On Mon, Jul 22, 2019 at 11:12 AM Neil Fernandez <> wrote:

> Another sequence we can make is
> a(n):= smallest odd prime p for which np is the smallest multiple of p
> such that np-1 is square-free.

This begins 3, 17, 5, 113, 4019, 6701, 84317, 1284817, 39957487, ...


Interesting.
Closer to the initial problem would be:
Least integer m >= 1 such that m*prime(n) - 1 is squarefree.

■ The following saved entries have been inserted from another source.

**config.mk**
```make
export PLATFORM = sky130hd
export DESIGN_NAME = branch_predict_unit
export DESIGN_NICKNAME = d
export VERILOG_FILES = /design/src/rtl/branch_predict_unit.sv
export SDC_FILE = /design/constraint.sdc
export NUM_CORES = 2
export LEC_CHECK = 0
export CAP_MARGIN = 20
export CORE_MARGIN = 5
export CORE_UTILIZATION = 50
export DETAILED_ROUTE_END_ITERATION = 8
export HOLD_SLACK_MARGIN = 0.03
export PLACE_DENSITY = 0.68
export SETUP_SLACK_MARGIN = 0.15
export SYNTH_ARGS = -nofsm -noshare
export SYNTH_HDL_FRONTEND = slang
export SYNTH_SLANG_ARGS = --single-unit
```
**constraint.sdc**
```tcl
create_clock -name clk -period 17.35 [get_ports clk]
set_input_delay 3.47 -clock clk [delete_from_list [all_inputs] [get_ports clk]]
set_output_delay 3.47 -clock clk [all_outputs]
set_load 0.05 [all_outputs]
```
**src/rtl/branch_predict_unit.sv**
```systemverilog
// -----------------------------------------------------------------------------
// branch_predict_unit
//
// Fetch-side next-PC generator. It holds the fetch PC register and predicts
// every cycle from a direct-mapped branch target buffer (BTB). Each BTB entry
// has a 2-bit saturating direction counter. Branches resolved in execute have
// their actual target computed here. The unit flags mispredicts, redirects
// fetch, and trains the BTB.
//
// Optional feature: define BRANCH_STATS_EN to add two 32-bit event counters,
// stat_branches and stat_mispredicts.
//
// Parameters:
//   WordSize  width of PC, immediates, operands and targets
//   Entries   number of BTB entries (power of 2, >= 2)
//   ResetVec  PC loaded on reset
//
// Ports:
//   clk, rst             clock and asynchronous active-high reset
//   stall                hold the fetch PC (a mispredict overrides it)
//   pc                   current fetch PC (registered)
//   pred_taken           prediction for pc (BTB hit and counter MSB set)
//   pred_target          BTB target on a hit, otherwise pc+4
//   resolve_valid        a branch resolves this cycle
//   resolve_pc           PC of the resolving branch
//   addr_mode            0: resolve_pc+imm, 1: (imm+rs1d) with bit 0 cleared
//   branch_taken         actual direction of the branch
//   imm, rs1d            sign-extended immediate and rs1 data
//   resolve_pred_taken   direction predicted at fetch
//   resolve_pred_target  target predicted at fetch
//   branch_addr          computed target (combinational)
//   mispredict           redirect strobe (combinational)
//   stat_branches        [BRANCH_STATS_EN] resolved branch count
//   stat_mispredicts     [BRANCH_STATS_EN] mispredict count
// -----------------------------------------------------------------------------
module branch_predict_unit #(
    parameter int                   WordSize = 32,
    parameter int                   Entries  = 16,
    parameter logic [WordSize-1:0]  ResetVec = '0
) (
    input  logic                clk,
    input  logic                rst,
    input  logic                stall,
    output logic [WordSize-1:0] pc,
    output logic                pred_taken,
    output logic [WordSize-1:0] pred_target,
    input  logic                resolve_valid,
    input  logic [WordSize-1:0] resolve_pc,
    input  logic                addr_mode,
    input  logic                branch_taken,
    input  logic [WordSize-1:0] imm,
    input  logic [WordSize-1:0] rs1d,
    input  logic                resolve_pred_taken,
    input  logic [WordSize-1:0] resolve_pred_target,
    output logic [WordSize-1:0] branch_addr,
`ifdef BRANCH_STATS_EN
    output logic [31:0]         stat_branches,
    output logic [31:0]         stat_mispredicts,
`endif
    output logic                mispredict
);

    localparam int IdxBits = $clog2(Entries);
    localparam int TagBits = WordSize - IdxBits - 2;
    localparam logic [WordSize-1:0] Four = WordSize'(4);

    // Per-entry valid bits and counters are gathered into packed vectors
    // so that the lookup logic can index them.
    logic [Entries-1:0]      valid_vec;
    logic [Entries-1:0][1:0] cnt_vec;

    // Tags and targets have no reset, because the valid bits qualify them.
    logic [TagBits-1:0]  tag_mem    [Entries];
    logic [WordSize-1:0] target_mem [Entries];

    logic [WordSize-1:0] pc_reg;
    logic [WordSize-1:0] pc_next;

    // ---------------------------------------------------------------- fetch
    logic [IdxBits-1:0] fetch_idx;
    logic [TagBits-1:0] fetch_tag;
    logic               fetch_hit;
    logic [WordSize-1:0] pc_plus4;

    assign fetch_idx = pc_reg[IdxBits+1:2];
    assign fetch_tag = pc_reg[WordSize-1:IdxBits+2];
    assign fetch_hit = valid_vec[fetch_idx] && (tag_mem[fetch_idx] == fetch_tag);
    assign pc_plus4  = pc_reg + Four;

    assign pc          = pc_reg;
    assign pred_taken  = fetch_hit && cnt_vec[fetch_idx][1];
    assign pred_target = fetch_hit ? target_mem[fetch_idx] : pc_plus4;

    // -------------------------------------------------------------- resolve
    logic [WordSize-1:0] actual_npc;
    logic [IdxBits-1:0]  res_idx;
    logic [TagBits-1:0]  res_tag;
    logic                res_hit;

    // A register-relative target has bit 0 forced low, like JALR.
    assign branch_addr = addr_mode ? ((imm + rs1d) & ~WordSize'(1))
                                   : (resolve_pc + imm);
    assign actual_npc  = branch_taken ? branch_addr : (resolve_pc + Four);

    assign mispredict = resolve_valid &&
                        ((resolve_pred_taken != branch_taken) ||
                         (branch_taken && (resolve_pred_target != branch_addr)));

    assign res_idx = resolve_pc[IdxBits+1:2];
    assign res_tag = resolve_pc[WordSize-1:IdxBits+2];
    assign res_hit = valid_vec[res_idx] && (tag_mem[res_idx] == res_tag);

    // --------------------------------------------------------------- next pc
    always_comb begin
        pc_next = pc_plus4;
        if (mispredict) begin
            pc_next = actual_npc;
        end else if (stall) begin
            pc_next = pc_reg;
        end else if (pred_taken) begin
            pc_next = pred_target;
        end
    end

    always_ff @(posedge clk or posedge rst) begin
        if (rst) begin
            pc_reg <= ResetVec;
        end else begin
            pc_reg <= pc_next;
        end
    end

    // ------------------------------------------------------------- training
    function automatic logic [1:0] sat_update(input logic [1:0] c, input logic up);
        logic [1:0] r;
        r = c;
        if (up && (c != 2'b11)) begin
            r = c + 2'b01;
        end else if (!up && (c != 2'b00)) begin
            r = c - 2'b01;
        end
        return r;
    endfunction

    genvar gi;
    generate
        for (gi = 0; gi < Entries; gi++) begin : g_entry
            logic       valid_reg;
            logic [1:0] cnt_reg;
            logic       sel;

            assign sel = resolve_valid && (res_idx == IdxBits'(gi));

            always_ff @(posedge clk or posedge rst) begin
                if (rst) begin
                    valid_reg <= 1'b0;
                    cnt_reg   <= 2'b01;
                end else if (sel) begin
                    if (res_hit) begin
                        cnt_reg <= sat_update(cnt_reg, branch_taken);
                    end else if (branch_taken) begin
                        // A taken miss allocates the entry, replacing any occupant.
                        valid_reg <= 1'b1;
                        cnt_reg   <= 2'b10;
                    end
                end
            end

            assign valid_vec[gi] = valid_reg;
            assign cnt_vec[gi]   = cnt_reg;
        end
    endgenerate

    // A taken branch writes the target on both a hit and an allocation.
    // On a hit the tag write is a no-op, so one write path covers both cases.
    always_ff @(posedge clk) begin
        if (resolve_valid && branch_taken) begin
            tag_mem[res_idx]    <= res_tag;
            target_mem[res_idx] <= branch_addr;
        end
    end

`ifdef BRANCH_STATS_EN
    // ------------------------------------------------------------ statistics
    logic [31:0] branches_reg;
    logic [31:0] mispredicts_reg;

    always_ff @(posedge clk or posedge rst) begin
        if (rst) begin
            branches_reg    <= '0;
            mispredicts_reg <= '0;
        end else begin
            if (resolve_valid) begin
                branches_reg <= branches_reg + 32'd1;
            end
            if (mispredict) begin
                mispredicts_reg <= mispredicts_reg + 32'd1;
            end
        end
    end

    assign stat_branches    = branches_reg;
    assign stat_mispredicts = mispredicts_reg;
`endif

endmodule

```
==> reports/qor.yml <==
worst_setup_path_end_kind: "primary output"
path_common_cell: "clkdlybuf4s50_1"
synth_nets: 3399
cp.arrival_ns: 9.75
start_util_pct: 50.3
internal_power_mw: 4.73
worstReg2RegEnd: "pc[20]"
powerDensity_nw_per_um2: 120
ys_warn_count: 0
cts_buffers: 100
hold_path.class: "register to register"
grt_overflow: 0
fp.dieH_um: 328
synth_top_area_cell: "edfxtp_1"
hp-start: "g_entry[6].valid_reg"
clock_tree.root_cell: "clkbuf_16"
dr.pass1.iters: 6
irDropWorstVdd_mv: 0.0877
area_delta_synth_final_pct: 14.3
worstSetupPathType: "input pin to primary output"
crit_chain: "clkdlybuf4s50_1 -> ha_1 -> nand2_1 -> o21ai_0 -> o21ai_1 -> a21oi_1 -> mux2i_1 -> a211oi_2 -> xnor2_1 -> nor4_1 -> nand4_1 -> nor4_2 -> nor2_4 -> buf_4 -> clkdlybuf4s50_1"
ys_seq_area_share_pct: 59.3
clk_pin_slew_ns: 0.06
ys_async_sr_fraction_pct: 7.94
synth_area_leaders: "edfxtp_1, mux4_2, dfrtp_1, xnor2_1, mux2i_1"
p_leak_nw: 18.7
grt_pass1_wl_um: 233000
grt.total_usage_pct: 30.0
clock-sinks: 1008
drt_wl_total_um: 164000
grt_max_degree: 115
num_vias: 33022
setup_viol: 0
fin_worst_skew_ns: 0.0351
hpwl_um: 107000
drc_errors: 0
coreArea_um2: 100000
antenna_found_initial: 1
fillers: 7621
power.share.clock_pct: 31.3
avgSynthCellArea_um2: 15.8
synth_edf_count: 928
ant_nets: 0
critPathLaunchType: "input pin"
cts.path.max_buffers: 3
first_global_vias: 32563
rr_worst_depth: 12
reg2reg_slack_ns: 10.31
port-buffer-count: 232
regToRegStartpoint: "pc[2]"
rows: 116
nets: 3616
synthFlopType: "edfxtp_1"
dieArea_um2: 107000
critPathSlowestCell: "clkdlybuf4s50_1"
tritoncts: "built"
timing.critical_path.required_ns: 13.88
period_share_pct: 76.2
relSlewSlack_pct: 25.1
synth_top_cell_area_share_pct: 55.3
syn_inst: 3196
rsz0062_at_grt: "false"
whs_endpoint: "g_entry[6].valid_reg"
tightest_slew_ns: 1.12
h-tree-depth: 3
largest_reg_flops: 512
synth_cell_type_count: 95
max_flop_register: "target_mem"
die_width_um: 328
reg_top3: "target_mem (512), tag_mem (416)"
ys_ff_latch: 1008
drive_gt1_share_pct: 21.9
netlist_area_um2: 50400
status: "finished, final reports clean"
avgRoutedWirePerCell_um: 34.1
cts_hold_buf: 0
combinationalPowerShare_pct: 26.9
totalPowerFinal_mw: 6.94
hold_viol: 0
cts_resized: 0
postCtsSetupRepairBufs: 0
p_sw_share_pct: 31.9
timing.setup.tns_ns: 0
worstSkewPairLatency_ns: 0.69
fmax_mhz: 75.7
drt_first_iter_violations: 4163
ios: 233
finalCriticalPeriod_ns: 13.22
crit_fanout: 33
crit_path_max_incr_delay_ns: 0.93
maxCapViolations: 0
vias_per_cell: 6.89
drv_slew: 0
register_area_um2: 29900
multiInputGateArea_um2: 19600
whs_path_depth: 1
p_switching_mw: 2.21
power_frac_seq_pct: 41.7
place_congestion: 0.925
==> stage by stage <==
stage               utilization [%]  worst slack, ns  area, µm²  cells  hold WS [ns]
finish                         57.5             4.13      57600   4796         0.499
global route                   57.5             3.77      57600   4795         0.520
CTS                            57.5             4.19      57600   4792         0.500
detailed placement             54.2             4.20      54300   4606         0.486
global placement               54.2             4.30      54300   4605         0.471
floorplan                         -             5.30      50400   3196         0.455
==> layout make-up <==
type / instances / area share, %
multi-input combinational: 1928 / 33.9
inverter: 45 / 0.295
sequential: 1008 / 51.9
clock inverter: 66 / 1.13
tap: 1298 / 2.82
clock buffer: 120 / 4.53
timing repair buffer: 330 / 5.36
antenna: 1 / 0.00434
==> power groups by stage <==
stage                     Sequential [mW]  Combinational [mW]  Clock, mW
after floorplan                      2.92                1.18          0
after global placement               2.94                1.82          0
after detailed placement             2.94                1.84          0
after CTS                            2.89                1.85       2.19
after global routing                 2.90                1.95       2.29
final                                2.90                1.87       2.18
==> cells in the mapped netlist, types with 11 or more instances <==
| library cell | number |
|---|---|
| nand2_1 | 109 |
| buf_2 | 47 |
| ha_1 | 66 |
| o21bai_1 | 22 |
| o21a_1 | 15 |
| nor2b_1 | 11 |
| mux2i_1 | 95 |
| xor2_1 | 52 |
| nand3_1 | 76 |
| mux2_2 | 21 |
| or3_1 | 16 |
| dfstp_2 | 16 |
| o21ai_0 | 120 |
| nand4_1 | 41 |
| a21o_1 | 29 |
| buf_1 | 30 |
| xnor2_1 | 110 |
| nor2_1 | 215 |
| edfxtp_1 | 928 |
| a21oi_1 | 153 |
| and3_1 | 22 |
| and2_1 | 11 |
| a31oi_1 | 32 |
| nor4_1 | 12 |
| nor3_1 | 46 |
| o22ai_1 | 41 |
| clkbuf_1 | 118 |
| inv_1 | 43 |
| mux4_2 | 413 |
| a211oi_1 | 20 |
| dfrtp_1 | 64 |
==> layout by cell type (no fill, tap or decap), types with 16 or more instances in the layout <==
master / instances
o22ai_1: 41
buf_4: 94
a31oi_1: 32
clkbuf_16: 101
clkbuf_1: 18
a21oi_1: 151
nor2_1: 199
edfxtp_1: 928
mux4_2: 413
mux2_2: 21
a21o_1: 29
nand4_1: 41
o21bai_1: 22
ha_1: 66
clkinv_2: 22
or3_1: 16
nand3_1: 76
a211oi_1: 20
dfrtp_1: 60
dfstp_2: 16
xor2_1: 52
clkdlybuf4s50_1: 225
nor3_1: 46
and3_1: 22
xnor2_1: 110
clkinv_1: 23
o21ai_0: 117
nand2_1: 109
inv_1: 41
mux2i_1: 89
nor2_4: 18
==> logic make-up after synthesis <==
| kind of cell | share of synthesized area (%) |
|---|---|
| XOR/XNOR | 2.86 |
| AND/OR/NAND/NOR | 5.92 |
| adder cells (fa/ha/maj) | 1.72 |
| multiplexers | 20.8 |
| buffers and inverters | 2.32 |
| flip-flops | 59.3 |
| AO/OA/AOI/OAI | 7.07 |
==> worst max-delay path by stage <==
stage | start | end | slack (ns) | cells after the start
after floorplan | imm[0] | mispredict | 5.30 | 12
after global placement | resolve_pc[6] | mispredict | 4.30 | 15
after detailed placement | resolve_pc[6] | mispredict | 4.20 | 15
after CTS | resolve_pc[6] | mispredict | 4.19 | 15
after global routing | resolve_pc[6] | mispredict | 3.77 | 15
final | resolve_pc[6] | mispredict | 4.13 | 15
==> worst max-delay path: cells and delay by family <==
kind            cells  cell delay, ns
compound gates      4            1.62
xor+xnor            1            0.13
fa+ha+maj           1            0.74
buf+inv             3            2.12
mux                 1            0.16
simple gates        5            1.42
==> metal layers <==
layer	routed length, µm	global-route usage, %	vias up
li1	-	-	13449
met1	62600	42.1	17167
met2	77100	47.5	2133
met3	18200	6.54	271
met4	5680	9.53	2
met5	13	0	-
Power figures use the tool's default switching activity.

(This m*p - 1 is the product of the primes in your set of distinct primes
- so this is an "equivalent" encoding of the list you [Alonso] proposed,
which does not require a table (with rows for sets of primes).
A table would require, for unambiguous greedy "decoding", either the
sequence of row lengths, or an unambiguous "marker" for the end of each row.
[Indeed, the sets of primes for p=17 and p=19 show that the last element of
each row is not always (as one might have hoped) larger than the first
element of the next row,
which would have made the sequence-to-table-conversion easier.])

- Maximilian

Alonso Del Arte wrote :
> 3     (3*1 - 1    = 2),
> 17    (17*2 - 1   = 3 * 11),
> 5     (5*3 - 1    = 2 * 7),
> 113   (113*4 - 1  = 11 * 41),
> 4019  (4019*5 - 1 = 2 * 3 * 17 * 97),
> 6701  (6701*6 - 1 = 5 * 11 * 17 * 43),
> 84317 (84317*7 - 1       = 2 * 43 * 6863),
> 1284817 (1294817*8 - 1   = 3 * 5 * 11 * 67 * 937),
> 39957487 (39957487*9 - 1 = 2 * 223 * 806317),
> ...
>
>
> Neil
>


> Alonso Del Arte <alonso.delarte at gmail.com> writes :
>
> >Given a positive prime *p*, what is is the shortest, non-empty finite list
> >of the smallest distinct positive primes that does not contain *p* such
> >that the product of those distinct primes is one less than a multiple of
> *p*?
> >As you can see from the following list, for some primes I run into a
> little
> >bit of a conundrum.
> >
> >  3 {2}
> >  5 {2, 7}
> >  7 {2, 3}
> > 11 {2, 5}
> > 13 {2, 19} OR {3, 17}?
> > 17 {3, 11}

> 19 {37}
> ...
> > 79 {2, 3, 13} OR {157}?
> > 83 {2, 41}
> > 89 {3, 59}
> > 97 {193}
>